Almohadillas y patas

Pero incluso si nuestra mascota es joven y fuerte, hay otro elemento fundamental al que prestar atención: sus almohadillas, que son su único calzado natural, tanto en la ciudad como en la montaña, con la diferencia de que en los terrenos pedregosos o demasiado calientes aumenta el riesgo de cortes, grietas, quemaduras e irritaciones.

Por eso conviene descartar recorridos excesivamente largos o duros si el animal no está habituado a caminar por senderos.

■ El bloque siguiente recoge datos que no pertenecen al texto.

This is an optimization exercise on Yosys and OpenROAD, whose aim is small area and a short achievable clock period, not a production implementation. Only simulation tests tie the RTL to the original design; equivalence was not proved. The clock input has no modelled driver; a real chip could not lean on it and would need a root buffer or a full tree. Power is estimated from default activity; no workload was simulated.

==> flow/design.v (excerpt) <==
module KSA_pipe(s, a, b, c, clk);
   input [63:0] a;
   input [63:0] b;
   input        c;
   input        clk;
   output [64:0] s;
   wire [93:0] x;
   reg  [93:0] xr;
   wire [64:0] sOut;
   reg  [64:0] sr;
   wire p0_1;
   wire p0_2;
   wire p0_3;
   wire p0_4;
   wire g0_5;
   wire g0_6;
   wire g0_7;
   wire g0_8;
   wire g0_9;
   wire c0_g10;
   wire c0_g11;
   wire c0_g12;
   wire p1_13;
   wire p1_14;
   wire p1_15;
   wire p1_16;
   wire g1_17;
   wire g1_18;
   wire g1_19;
   wire g1_20;
   wire c1_g21;
   wire c1_g22;
   wire c1_g23;
   wire bp1_24;
   wire q0_g25;
   wire p2_26;
   wire p2_27;
   wire p2_28;
   wire p2_29;
   wire g2_30;
   wire g2_31;
   wire g2_32;
   wire g2_33;
   wire c2_g34;
   wire c2_g35;
   wire c2_g36;
   wire bp2_37;
   wire p3_38;
   wire p3_39;
   wire p3_40;
   wire p3_41;
   wire g3_42;
   wire g3_43;
   wire g3_44;
   wire g3_45;
   wire c3_g46;
   wire c3_g47;
   wire c3_g48;
   wire bp3_49;
   wire q1_g50;
   wire q1_p51;
   wire p4_52;
   wire p4_53;
   wire p4_54;
   wire p4_55;
   wire g4_56;
   wire g4_57;
   wire g4_58;
   wire g4_59;
   wire c4_g60;
   wire c4_g61;
   wire c4_g62;
   wire bp4_63;
   wire p5_64;
   wire p5_65;
   wire p5_66;
   wire p5_67;
   wire g5_68;
   wire g5_69;
   wire g5_70;
   wire g5_71;
   wire c5_g72;
   wire c5_g73;
   wire c5_g74;
   wire bp5_75;
   wire q2_g76;
   wire q2_p77;
   wire p6_78;
   wire p6_79;
   wire p6_80;
   wire p6_81;
   wire g6_82;
   wire g6_83;
   wire g6_84;
   wire g6_85;
   wire c6_g86;
   wire c6_g87;
   wire c6_g88;
   wire bp6_89;
   wire p7_90;
   wire p7_91;
   wire p7_92;
   wire p7_93;
   wire g7_94;
   wire g7_95;
   wire g7_96;
   wire g7_97;
  ...
Size in the first run: roughly 750 cells after synthesis, ~160 flip-flops, about 200 I/O pins.
Settings: LEC_CHECK=0, ABC_AREA=1, CAP_MARGIN=20, CORE_MARGIN=2, CORE_UTILIZATION=50, PLACE_DENSITY=0.65, SETUP_SLACK_MARGIN=2.0, SLEW_MARGIN=20, TNS_END_PERCENT=5; clock period 3.4 ns.
standard.sh (not shown) runs the stock make flow with config.mk's settings and CLKGATE_MAP_FILE= SYNTH_SCRIPT=/design/flow/synth_recipe.tcl, a recipe that flattens the netlist after the stock synthesis.
==> flow/flow/run.sh <==
#!/bin/bash
# Layout: the standard flow (standard.sh), with these changes:
#  - synthesis maps no full or half adder cells (ADDER_MAP_FILE empty), so abc
#    maps the adder logic itself;
#  - buffer_ports buffers every port with buf_1, and before the resize step
#    flow/outbuf.tcl makes the output ports' buffers OUTBUF_CELL (buf_2);
#  - after clock tree synthesis flow/clocktree.tcl replaces the tree by a
#    balanced two-level tree (CLKTREE_*: 4 first-level buffers driven straight
#    from the clock port, each driving 4 leaf buffers), then repairs timing as
#    the CTS step does.
# The flow's output goes to standard.log, and ORFS's own logs to orfs/logs.
set -euo pipefail
bash standard.sh ADDER_MAP_FILE= "PRE_RESIZE_TCL=$PWD/flow/outbuf.tcl" "POST_CTS_TCL=$PWD/flow/clocktree.tcl" BUFFER_PORTS_ARGS=-buffer_cell\ sky130_fd_sc_hd__buf_1 CTS_ARGS=-sink_clustering_enable\ -dont_use_dummy_load\ -root_buf\ sky130_fd_sc_hd__clkbuf_16\ -buf_list\ sky130_fd_sc_hd__clkbuf_16\ -sink_clustering_size\ 40\ -sink_clustering_max_diameter\ 200 CLKTREE_CELL=sky130_fd_sc_hd__clkbuf_8 CLKTREE_NLEAF=4 CLKTREE_LEAF_CELL=sky130_fd_sc_hd__clkbuf_4 OUTBUF_CELL=sky130_fd_sc_hd__buf_2 finish > standard.log 2>&1
==> flow/flow/outbuf.tcl <==
# Runs before ORFS's resize step (PRE_RESIZE_TCL): the output ports' buffers,
# which buffer_ports made of the smallest buffer, become OUTBUF_CELL.
set cell sky130_fd_sc_hd__buf_2
if {[info exists ::env(OUTBUF_CELL)]} { set cell $::env(OUTBUF_CELL) }
set n 0
foreach bt [[ord::get_db_block] getBTerms] {
  if {[$bt getIoType] ne "OUTPUT"} { continue }
  foreach it [[$bt getNet] getITerms] {
    if {[$it isOutputSignal]} {
      replace_cell [[$it getInst] getName] $cell
      incr n
    }
  }
}
puts "outbuf: $n output port drivers made $cell"
Other scripts of this flow, unchanged in this note and not shown: flow/flow/clocktree.tcl
Then changed:
Settings changed: SETUP_SLACK_MARGIN 2.0 to 1.85, TNS_END_PERCENT 5 to default.
Result: Worst setup slack is about the same; critical path depth does not change; synthesized cell count does not change; via count hardly moves; utilization goes down by 0.93 points; hold slack improves by 0.013 ns; clock skew goes down by 0.0056 ns; register-to-register slack degrades by 0.08 ns; die area does not change.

Lo recomendable es aumentar la exigencia de forma progresiva, revisar sus patas durante y después del paseo, hidratar las almohadillas con productos específicos y valorar el uso de botines caninos en terrenos muy agresivos.

Si aparecen heridas, cojera o sangrado, lo prudente es detener la actividad, limpiar la zona con cuidado si es posible y consultar con un veterinario, especialmente si el animal evita apoyar la pata o muestra signos de dolor.

Revisión integral

Además de comprobar el estado de las almohadillas y las patas, las zonas que más sufren en las rutas de montaña, conviene dedicar unos minutos a revisar a nuestra mascota de forma integral al terminar la aventura.

El pelo, las orejas, el cuello, la barriga y los espacios entre los dedos pueden esconder garrapatas, espigas, astillas, pequeñas piedras u otros elementos capaces de causar molestias, heridas o infecciones. Nunca está de más hacer estas comprobaciones si queremos asegurarnos de que nuestro compañero vuelve a casa sano, limpio y sin señales de dolor.